`config.mk`:
```
export PLATFORM = sky130hd
export DESIGN_NAME = frame_sync_irq_protect_regs
export DESIGN_NICKNAME = d
export VERILOG_FILES = /design/src/rtl/frame_sync_irq_protect_regs.v
export VERILOG_INCLUDE_DIRS = /design/src /design/src/inc
export SDC_FILE = /design/constraint.sdc
export NUM_CORES = 1
export LEC_CHECK = 0
export BUFFER_PORTS_ARGS = -buffer_cell sky130_fd_sc_hd__buf_2
export CAP_MARGIN = 20
export CORE_ASPECT_RATIO = 1.4
export CORE_MARGIN = 5
export CORE_UTILIZATION = 51
export CTS_BUF_LIST = sky130_fd_sc_hd__clkbuf_2
export CTS_CLUSTER_DIAMETER = 100
export DETAILED_ROUTE_END_ITERATION = 8
export PLACE_DENSITY_LB_ADDON = 0.2
export SETUP_SLACK_MARGIN = 0.4
export SLEW_MARGIN = 0
export SYNTH_ARGS = -nofsm -noshare
export SYNTH_HDL_FRONTEND = slang
export SYNTH_SLANG_ARGS = --single-unit
```
`constraint.sdc`:
```
create_clock -name clock_in -period 1.59 [get_ports clock_in]
set_input_delay 0.318 -clock clock_in [delete_from_list [all_inputs] [get_ports clock_in]]
set_output_delay 0.318 -clock clock_in [all_outputs]
set_load 0.03 [all_outputs]
```
`src/inc/frame_sync_map.vh`:
```
// Notes on behaviour
// - Source-select 0 takes 2k/8k syncs from primary DPLL, 1 from secondary.
// - Frame-sync invert bit set inverts the 8 kHz frame-sync output.
// - Frame-sync pulse bit gives a one reference-period pulse; software keeps reference enabled.
// - Multiframe-sync invert bit set inverts the 2 kHz multiframe-sync output.
// - Multiframe pulse bit gives one reference-period pulse; software keeps reference enabled.
// - Independent bit 0 aligns all clocks on external sync; 1 realigns only syncs.
// - High-rate bit 0 samples external sync at 6.48 MHz resolution.
// - High-rate bit 1 samples external sync at the selected reference rate.
// - Two-bit phase field shifts the external sync sampling point.
// - Writing recalibrate 1 runs holdover, ramp to zero, divider reset, ramp back, leave.
// - Recalibrate bit clears itself when the sequence finishes.
// - Monitor alarm sets when external sync misaligns by code plus one cycles.
// - Auto sync accepts input only while primary DPLL locks to chosen source 1..14.
// - Output bit set turns the interrupt pin into a general-purpose output.
// - Interrupt use: open-drain 0 drives both states, 1 drives only active.
// - Output use: open-drain 1 floats pin, else pin follows polarity bit.
// - Interrupt use: polarity 0 signals low, polarity 1 signals high.
// - Output use with pin driven: pin level equals polarity bit.
// - Code 85h allows all writes; non-unlock codes block writes except protection.
// - Code 86h allows one other write, then protection becomes 00h.
// - Interface-select pins latch at reset; later changes show only in pin status.
// - Latched code selects parallel style, multiplexing, or SPI bit order.
`ifndef FRAME_SYNC_MAP_VH
`define FRAME_SYNC_MAP_VH
`define ADDR_FS_OUT 8'h7A
`define ADDR_FS_ALIGN 8'h7B
`define ADDR_MON_PHASE_OFFSET_RECALIBRATE 8'h7C
`define ADDR_IRQ_PIN 8'h7D
`define ADDR_PROTECT 8'h7E
`define ADDR_IF_SEL 8'h7F
`define MASK_FS_OUT 8'h8F
`define MASK_FS_ALIGN 8'hC3
`define MASK_MON_PHASE_OFFSET_RECALIBRATE 8'hFF
`define MASK_IRQ_PIN 8'h07
`define RST_FS_OUT 8'h00
`define RST_FS_ALIGN 8'h00
`define RST_MON_PHASE_OFFSET_RECALIBRATE 8'h2B
`define RST_IRQ_PIN 8'h00
`define RST_PROTECT 8'h85
`define WRITE_PROTECTION_FULL 8'h85
`define WRITE_PROTECTION_SINGLE 8'h86
`define WRITE_PROTECTION_LOCKED 8'h00
`define BIT_SRC_SEL 7
`define BIT_FS_INV 3
`define BIT_FS_PUL 2
`define BIT_MF_INV 1
`define BIT_MF_PUL 0
`define BIT_INDEPENDENT_SYNC_ALIGN 7
`define BIT_HIGH_RATE 6
`define BIT_PHASE_OFFSET_RECALIBRATE 7
`define BIT_GPO 2
`define BIT_OD 1
`define BIT_POL 0
`define SRC_FIRST 4'h1
`define SRC_LAST 4'hE
`define RAMP_STEPS 8'h10
`endif

```
`src/rtl/frame_sync_irq_protect_regs.v`:
```
`timescale 1ns/1ps
`default_nettype none
`include "frame_sync_map.vh"
module frame_sync_irq_protect_regs
(
  input wire clock_in,
  input wire sys_rst_in,
  input wire wr_en_in,
  input wire rd_en_in,
  input wire [7:0] addr_in,
  input wire [7:0] wr_data_in,
  output reg [7:0] rd_data_out,
  output wire write_allowed_out,
  input wire [2:0] host_interface_mode_pins_in,
  output reg [2:0] interface_pin_status_out,
  output wire [2:0] host_interface_mode_out,
  output wire bus_parallel_out,
  output wire bus_alt_style_out,
  output wire bus_multiplexed_out,
  output wire bus_spi_out,
  output wire spi_msb_first_out,
  input wire primary_frame_sync_in,
  input wire primary_multiframe_sync_in,
  input wire secondary_frame_sync_in,
  input wire secondary_multiframe_sync_in,
  input wire reference_tick_in,
  input wire sampling_tick_in,
  input wire external_sync_input_in,
  output reg frame_sync_output_out,
  output reg multiframe_sync_output_out,
  output reg gen_frame_sync_out,
  output reg gen_multiframe_sync_out,
  output wire independent_sync_align_out,
  output wire high_rate_sync_sampling_out,
  output wire [1:0] sync_sample_phase_out,
  output reg sync_align_strobe_out,
  input wire auto_external_sync_enable_in,
  input wire primary_dpll_locked_in,
  input wire [3:0] primary_dpll_input_in,
  output reg frame_sync_monitor_alarm_out,
  output reg mini_holdover_out,
  output reg offset_ramp_zero_out,
  output reg divider_reset_out,
  output reg offset_ramp_restore_out,
  input wire offset_ramp_done_in,
  input wire irq_active_in,
  output reg interrupt_request_pin_out,
  output reg interrupt_request_pin_oe_out
);

////////////////////////////////////////////////////////////////////////////////
reg [7:0] fs_out_q;
reg [7:0] fs_align_q;
reg [7:0] mon_phase_offset_recalibrate_q;
reg [7:0] irq_pin_q;
reg [7:0] protect_q;
reg [2:0] if_sel_q;
reg [2:0] pins_meta_q;
reg [2:0] pins_sync_q;
reg ext_meta_q;
reg ext_sync_q;
reg ext_prev_q;
reg phase_offset_recalibrate_done_q;
reg [4:0] phase_offset_recalibrate_state_q;
reg [4:0] phase_offset_recalibrate_state_d;
reg [7:0] mon_cnt_q;
reg mf_prev_q;
reg fs_raw_prev_q;
reg mf_raw_prev_q;
reg fs_pulse_q;
reg mf_pulse_q;

localparam [4:0] RC_IDLE = 5'h01;
localparam [4:0] RC_HOLD = 5'h02;
localparam [4:0] RC_ZERO = 5'h04;
localparam [4:0] RC_DIV = 5'h08;
localparam [4:0] RC_BACK = 5'h10;

function [7:0] masked_read;
  input [7:0] value;
  input [7:0] mask;
  begin
    masked_read = value & mask;
  end
endfunction

////////////////////////////////////////////////////////////////////////////////
// Write protection gate.
wire write_protection_full = (protect_q == `WRITE_PROTECTION_FULL);
wire write_protection_single = (protect_q == `WRITE_PROTECTION_SINGLE);
wire other_addr = (addr_in >= `ADDR_FS_OUT) && (addr_in <= `ADDR_IRQ_PIN);
assign write_allowed_out = write_protection_full | write_protection_single;
wire wr_other = wr_en_in & write_allowed_out & other_addr;
wire wr_write_protection = wr_en_in & (addr_in == `ADDR_PROTECT);
wire phase_offset_recalibrate_start = wr_other && (addr_in == `ADDR_MON_PHASE_OFFSET_RECALIBRATE) && wr_data_in[`BIT_PHASE_OFFSET_RECALIBRATE];

always @(posedge clock_in)
begin
  if (sys_rst_in)
  begin
    protect_q <= `RST_PROTECT;
  end
  else if (wr_write_protection)
  begin
    protect_q <= wr_data_in;
  end
  else if (wr_en_in && write_protection_single && other_addr)
  begin
    protect_q <= `WRITE_PROTECTION_LOCKED;
  end
end

always @(posedge clock_in)
begin
  if (sys_rst_in)
  begin
    fs_out_q <= `RST_FS_OUT;
    fs_align_q <= `RST_FS_ALIGN;
    irq_pin_q <= `RST_IRQ_PIN;
  end
  else if (wr_other)
  begin
    if (addr_in == `ADDR_FS_OUT)
      fs_out_q <= wr_data_in & `MASK_FS_OUT;
    if (addr_in == `ADDR_FS_ALIGN)
      fs_align_q <= wr_data_in & `MASK_FS_ALIGN;
    if (addr_in == `ADDR_IRQ_PIN)
      irq_pin_q <= wr_data_in & `MASK_IRQ_PIN;
  end
end

// The recalibrate bit is held by the sequencer; a register write wins over the completion clear.
always @(posedge clock_in)
begin
  if (sys_rst_in)
  begin
    mon_phase_offset_recalibrate_q <= `RST_MON_PHASE_OFFSET_RECALIBRATE;
  end
  else
  begin
    if (wr_other && (addr_in == `ADDR_MON_PHASE_OFFSET_RECALIBRATE))
      mon_phase_offset_recalibrate_q <= wr_data_in | {phase_offset_recalibrate_state_q != RC_IDLE, 7'h00};
    else if (phase_offset_recalibrate_done_q)
      mon_phase_offset_recalibrate_q[`BIT_PHASE_OFFSET_RECALIBRATE] <= 1'b0;
  end
end

////////////////////////////////////////////////////////////////////////////////
// Interface-select strap: captured while reset is held, clocked, never async.
always @(posedge clock_in)
begin
  pins_meta_q <= host_interface_mode_pins_in;
  pins_sync_q <= pins_meta_q;
  interface_pin_status_out <= pins_sync_q;
  if (sys_rst_in)
    if_sel_q <= pins_sync_q;
end

assign host_interface_mode_out = if_sel_q;
// Codes 000 and 001 select nothing; all decoded outputs then stay low.
assign bus_parallel_out = (if_sel_q[2:1] == 2'b01) || (if_sel_q == 3'b110)
  || (if_sel_q == 3'b100);
assign bus_alt_style_out = (if_sel_q == 3'b110) || (if_sel_q == 3'b100);
assign bus_multiplexed_out = (if_sel_q == 3'b010) || (if_sel_q == 3'b110);
assign bus_spi_out = (if_sel_q == 3'b101) || (if_sel_q == 3'b111);
assign spi_msb_first_out = (if_sel_q == 3'b111);

////////////////////////////////////////////////////////////////////////////////
// Read mux.
always @(posedge clock_in)
begin
  if (sys_rst_in)
    rd_data_out <= 8'h00;
  else if (rd_en_in)
  begin
    case (addr_in)
      `ADDR_FS_OUT: rd_data_out <= masked_read(fs_out_q, `MASK_FS_OUT);
      `ADDR_FS_ALIGN: rd_data_out <= masked_read(fs_align_q, `MASK_FS_ALIGN);
      `ADDR_MON_PHASE_OFFSET_RECALIBRATE: rd_data_out <= masked_read(mon_phase_offset_recalibrate_q, `MASK_MON_PHASE_OFFSET_RECALIBRATE);
      `ADDR_IRQ_PIN: rd_data_out <= masked_read(irq_pin_q, `MASK_IRQ_PIN);
      `ADDR_PROTECT: rd_data_out <= protect_q;
      `ADDR_IF_SEL: rd_data_out <= {5'h00, if_sel_q};
      default: rd_data_out <= 8'h00;
    endcase
  end
end

////////////////////////////////////////////////////////////////////////////////
// Sync outputs. The general outputs take the chosen DPLL's raw syncs.
wire src_sec = fs_out_q[`BIT_SRC_SEL];
wire fs_raw = src_sec ? secondary_frame_sync_in : primary_frame_sync_in;
wire mf_raw = src_sec ? secondary_multiframe_sync_in : primary_multiframe_sync_in;

// Pulse mode starts on the raw rising edge and lasts one reference tick;
// with the reference stopped the pulse would never end, hence the software duty.
always @(posedge clock_in)
begin
  if (sys_rst_in)
  begin
    fs_raw_prev_q <= 1'b0;
    mf_raw_prev_q <= 1'b0;
    fs_pulse_q <= 1'b0;
    mf_pulse_q <= 1'b0;
    gen_frame_sync_out <= 1'b0;
    gen_multiframe_sync_out <= 1'b0;
    frame_sync_output_out <= 1'b0;
    multiframe_sync_output_out <= 1'b0;
  end
  else
  begin
    fs_raw_prev_q <= fs_raw;
    mf_raw_prev_q <= mf_raw;
    gen_frame_sync_out <= fs_raw;
    gen_multiframe_sync_out <= mf_raw;
    if (fs_raw && !fs_raw_prev_q)
      fs_pulse_q <= 1'b1;
    else if (reference_tick_in)
      fs_pulse_q <= 1'b0;
    if (mf_raw && !mf_raw_prev_q)
      mf_pulse_q <= 1'b1;
    else if (reference_tick_in)
      mf_pulse_q <= 1'b0;
    frame_sync_output_out <= (fs_out_q[`BIT_FS_PUL] ? fs_pulse_q : fs_raw)
      ^ fs_out_q[`BIT_FS_INV];
    multiframe_sync_output_out <= (fs_out_q[`BIT_MF_PUL] ? mf_pulse_q : mf_raw)
      ^ fs_out_q[`BIT_MF_INV];
  end
end

////////////////////////////////////////////////////////////////////////////////
// External sync sampling and monitor. The sampling tick comes from the
// reference divider at 6.48 MHz or at the reference rate; phase is passed on.
assign independent_sync_align_out = fs_align_q[`BIT_INDEPENDENT_SYNC_ALIGN];
assign high_rate_sync_sampling_out = fs_align_q[`BIT_HIGH_RATE];
assign sync_sample_phase_out = fs_align_q[1:0];

wire src_valid = (mon_phase_offset_recalibrate_q[3:0] >= `SRC_FIRST) && (mon_phase_offset_recalibrate_q[3:0] <= `SRC_LAST);
wire ext_accept = !auto_external_sync_enable_in || (primary_dpll_locked_in
  && src_valid && (primary_dpll_input_in == mon_phase_offset_recalibrate_q[3:0]));
wire [7:0] mon_limit = {5'h00, mon_phase_offset_recalibrate_q[6:4]} + 8'h01;

always @(posedge clock_in)
begin
  ext_meta_q <= external_sync_input_in;
  ext_sync_q <= ext_meta_q;
  if (sys_rst_in)
  begin
    ext_prev_q <= 1'b0;
    mf_prev_q <= 1'b0;
    mon_cnt_q <= 8'h00;
    sync_align_strobe_out <= 1'b0;
    frame_sync_monitor_alarm_out <= 1'b0;
  end
  else
  begin
    sync_align_strobe_out <= 1'b0;
    if (sampling_tick_in)
    begin
      ext_prev_q <= ext_sync_q;
      mf_prev_q <= mf_raw;
      if (mf_raw && !mf_prev_q)
        mon_cnt_q <= 8'h00;
      else if (mon_cnt_q != 8'hFF)
        mon_cnt_q <= mon_cnt_q + 8'h01;
      if (ext_accept && !ext_sync_q && ext_prev_q)
      begin
        sync_align_strobe_out <= 1'b1;
        // Distance since the last multiframe edge, in sampling ticks, saturating at FFh.
        frame_sync_monitor_alarm_out <= (mon_cnt_q >= mon_limit);
      end
    end
  end
end

////////////////////////////////////////////////////////////////////////////////
// Recalibration sequencer.
always @*
begin
  phase_offset_recalibrate_state_d = phase_offset_recalibrate_state_q;
  case (phase_offset_recalibrate_state_q)
    RC_IDLE: if (phase_offset_recalibrate_start) phase_offset_recalibrate_state_d = RC_HOLD;
    RC_HOLD: phase_offset_recalibrate_state_d = RC_ZERO;
    RC_ZERO: if (offset_ramp_done_in) phase_offset_recalibrate_state_d = RC_DIV;
    RC_DIV: phase_offset_recalibrate_state_d = RC_BACK;
    RC_BACK: if (offset_ramp_done_in) phase_offset_recalibrate_state_d = RC_IDLE;
    default: phase_offset_recalibrate_state_d = RC_IDLE;
  endcase
end

always @(posedge clock_in)
begin
  if (sys_rst_in)
  begin
    phase_offset_recalibrate_state_q <= RC_IDLE;
    phase_offset_recalibrate_done_q <= 1'b0;
    mini_holdover_out <= 1'b0;
    offset_ramp_zero_out <= 1'b0;
    divider_reset_out <= 1'b0;
    offset_ramp_restore_out <= 1'b0;
  end
  else
  begin
    phase_offset_recalibrate_state_q <= phase_offset_recalibrate_state_d;
    phase_offset_recalibrate_done_q <= (phase_offset_recalibrate_state_q == RC_BACK) && (phase_offset_recalibrate_state_d == RC_IDLE);
    mini_holdover_out <= (phase_offset_recalibrate_state_d != RC_IDLE);
    offset_ramp_zero_out <= (phase_offset_recalibrate_state_d == RC_ZERO);
    divider_reset_out <= (phase_offset_recalibrate_state_d == RC_DIV);
    offset_ramp_restore_out <= (phase_offset_recalibrate_state_d == RC_BACK);
  end
end

////////////////////////////////////////////////////////////////////////////////
// Interrupt pin drive.
wire irq_pin_as_output = irq_pin_q[`BIT_GPO];
wire od = irq_pin_q[`BIT_OD];
wire irq_pin_polarity = irq_pin_q[`BIT_POL];

always @(posedge clock_in)
begin
  if (sys_rst_in)
  begin
    interrupt_request_pin_out <= 1'b1;
    interrupt_request_pin_oe_out <= 1'b1;
  end
  else if (irq_pin_as_output)
  begin
    interrupt_request_pin_out <= irq_pin_polarity;
    interrupt_request_pin_oe_out <= !od;
  end
  else
  begin
    interrupt_request_pin_out <= irq_active_in ? irq_pin_polarity : !irq_pin_polarity;
    interrupt_request_pin_oe_out <= !od || irq_active_in;
  end
end

endmodule
`default_nettype wire

```
# Yosys cells after proc, flatten, opt, wreduce, memory -nomap -nowiden
# Cells that the tools add are included.
# word_totals
ff_bits,80
inputBits,38
out_inout_bits,36
word_cells,135
# op_classes
n_addsub,2
order_cmp,5
eq_ne,27
n_mux,22
bitwise_logic,8
n_reduce_logical,39
# ops
op,n
$eq A8 B7 Y1 const B,6
$pmux W8 S6,1
$mux W8,4
$pmux W5 S5,1
$eq A8 B8 Y1 const B,2
$mux W5,3
$logic_and A1 B1 Y1,14
$mux W1,13
$eq A3 B3 Y1 const B,4
$eq A5 B1 Y1 const B,2
$eq A5 B3 Y1 const B,2
$eq A5 B4 Y1 const B,2
$eq A5 B5 Y1 const B,2
$ne A5 B1 Y1 const B,2
$reduce_and A2 Y1,5
$reduce_bool A2 Y1,5
$add A8 B1 Y8 const B,1
$ge A8 B4 Y1,1
$ge A8 B7 Y1 const B,1
$le A8 B7 Y1 const B,1
$ne A8 B8 Y1 const B,1
$or A8 B8 Y8,1
$logic_not A1 Y1,7
$logic_or A1 B1 Y1,7
12 further kinds,15

# Longest topological paths before layout
# Gate-level depths: netlist (run 1).
# logic_depth
ltp_word,10
depth_mapped,6
mapped_depth_nobuf,6

# Worst setup path before layout (run 1)
# OpenSTA, ideal clock, no wires.
# synth_timing
kind,register to output
startpoint,"reg if_sel_q[0], in the netlist host_interface_mode_out[0]"
endpoint,out bus_parallel_out
arrival_time_ns,1.348
required_time_ns,1.272
slack_ns,-0.076
stages_incl_launch_ff,3
n_path_buf,0
cell_sequence,edfxtp_1 > and2_1 > nor2_1
# synth_via
elab_chain_cells,3
elab_cells_between_ends,4
cone_classes,eq/ne: 2; reduce/logical: 2
# synth_rtl
item,line_no,rtl
from (decl),frame_sync_irq_protect_regs.v:57,reg [2:0] if_sel_q;
from (signal assigned),frame_sync_irq_protect_regs.v:156,if_sel_q <= pins_sync_q;
$eq A3 B3 Y1,frame_sync_irq_protect_regs.v:161,assign bus_parallel_out = (if_sel_q[2:1] == 2'b01) || (if_sel_q == 3'b110)
$logic_or A1 B1 Y1,frame_sync_irq_protect_regs.v:161,
$logic_or A1 B1 Y1 *,frame_sync_irq_protect_regs.v:162,|| (if_sel_q == 3'b100);
to (decl),frame_sync_irq_protect_regs.v:17,"output wire bus_parallel_out,"
# Every way passes the cells marked *; elsewhere a longest branch is shown, timed or not.

# Worst setup path after layout (run 1)
# layout_timing
startpoint,reg protect_q[3]
endpoint,reg fs_out_q[0]
# layout_via
elab_chain_cells,5
elab_cells_between_ends,6
cone_classes,eq/ne: 2; bitwise: 3; reduce/logical: 1
# layout_rtl
item,line_no,rtl
from (decl),frame_sync_irq_protect_regs.v:56,reg [7:0] protect_q;
from (signal assigned),frame_sync_irq_protect_regs.v:101,protect_q <= `RST_PROTECT;
from (signal assigned),frame_sync_irq_protect_regs.v:105,protect_q <= wr_data_in;
from (signal assigned),frame_sync_irq_protect_regs.v:109,protect_q <= `WRITE_PROTECTION_LOCKED;
$eq A8 B8 Y1 (no line),-,
$or A1 B1 Y1 *,frame_sync_irq_protect_regs.v:92,assign write_allowed_out = write_protection_full | write_protection_single;
$and A1 B1 Y1 * (2 in series),frame_sync_irq_protect_regs.v:93,wire wr_other = wr_en_in & write_allowed_out & other_addr;
$reduce_and A2 Y1 (no line) *,-,
to (signal assigned),frame_sync_irq_protect_regs.v:117,fs_out_q <= `RST_FS_OUT;
to (signal assigned),frame_sync_irq_protect_regs.v:124,fs_out_q <= wr_data_in & `MASK_FS_OUT;
to (decl),frame_sync_irq_protect_regs.v:52,reg [7:0] fs_out_q;
# Marked as above.
# A chain may end at the register's enable or synchronous reset.

==> flow_summary.toml, run 1 <==
[run_status]
outcome = "finished with violations"
violations = "negative setup slack"

[sta]
fmax_mhz = 506.8
setup_viol = 29
fin_hold_ws_ps = 39.55
setup_ws_ps = -383.4
period_needed_ps = 1973
rsz0062_at_grt = "true"
maxSlewHeadroom_pct = 73.25
slew_viol_final = 0
setup_tns_ps = -4359
tightest_slew_ps = 400.0
timing.final.crit_share_pct = 124.1
skew_ps = 26.50
hold_viol = 0

[logic_synthesis]
ys_top_cells_by_area = "dfxtp_1 (43%), mux2i_1 (4.4%), nand2_1 (3.2%)"
ys_seq_elements = 80
synth_area_sq_um = 3626
synth-edff-count = 3
synth_ff_type = "dfxtp_1"
synth.most_common_cell = "dfxtp_1"
yosysTopAreaCell = "dfxtp_1"
synth_top_area_share_pct = 42.51
avgSynthCellArea_sq_um = 9.274
ys_top_cells_by_count = "dfxtp_1 (77), nand2_1 (31), nor2_1 (30)"
syn_inst = 391
seq_area_frac_synth_pct = 45.00
synthArstFlopShare_pct = 0
syn_nets = 435
yosysWarnings = 0
ys_types = 62

[global_routing]
antenna_found_initial = 0
use_met3_pct = 5.492
gr-usage-all-layers_pct = 27.93
grt_pass1_vias = 3792
grt_max_degree = 22
grt_util_met2_pct = 51.46
top_usage_layer = "met2"
grt_overflow_total = 0
grt_pass1_wl_microns = 18580
grt_util_met1_pct = 28.08

[floorplanning]
die_y_microns = 109.8
ios = 74
start_util_pct = 52.27
die_area_sq_um = 8920
die_w_microns = 81.26
rows = 36
core_sq_um = 6937

[clocking]
insertion_delay_ps = 530
cts_tree = "done"
cts-root-buf = "clkbuf_2"
cts_sinks = 80
numCtsBuffers = 9
cts-htree-levels = 3
clk_pin_slew_ps = 220
clk_path_buf_depth = 2

[setup_path]
slowest_stage = "or4_4"
cp-end-kind = "register"
arrival_ps = 2450
cp.required_ps = 2070
critical_path_class = "register to register"
critPathMaxStageDelay_ps = 550
cp_cell_sequence = "nor4b_4 -> nand3_2 -> buf_4 -> buf_6 -> or4_4 -> mux2i_1"
cp-start-kind = "register"
crit_path_max_fanout = 5

[pwr]
leakage_nw = 2.351
ir_drop_uv = 596.9
totalPowerFinal_w = 0.003824
powerDensity_nw_per_um2 = 677.1

[layout]
n_fill_cell = 464
final_nets = 586
final_util_pct = 81.42
n_antenna_cell = 0
area_delta_synth_final_pct = 55.76
drive_above_1_share_pct = 53.48

[route]
drc = 0
detail-route-antenna-nets = 0
vias = 3730
wl_per_cell_microns = 18.90
drt_iter0_markers = 216
drt_pass1_iterations = 5
wirelength_microns = 12120
vias_per_cell = 5.819

[place]
gp_congestion = 0.9053
place_ws_ps = -90.92
port_buffers = 73
dpl.hpwl_microns = 7967

[min_path]
worstHoldPathType = "input pin to register"

[flow_run]
maxCapViolCount = 0
-- final timing paths --
path                                                             to  depth (start not counted)                 startpoint  slack, ps
worst max-delay path                       fs_out_q[0]$_SDFFE_PP0P_                          6  protect_q[3]$_SDFFE_PP0P_       -380
worst max register to register             fs_out_q[0]$_SDFFE_PP0P_                          6  protect_q[3]$_SDFFE_PP0P_       -380
worst min-delay path                      protect_q[4]$_SDFFE_PP0P_                          3              wr_data_in[4]         40
worst min register to register  interface_pin_status_out[2]$_DFF_P_                          0     pins_sync_q[2]$_DFF_P_        320
-- per-layer routing --
layer  wire length [microns]  vias to the layer above
met2                    6776                      130
met5                       0                        -
li1                        -                     1739
met4                     708                        0
met3                     488                       61
met1                    4145                     1800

_Work to be completed_.
Return all lines from the material that contain "endpoint".

_Solution to this problem_.
endpoint,out bus_parallel_out
endpoint,reg fs_out_q[0]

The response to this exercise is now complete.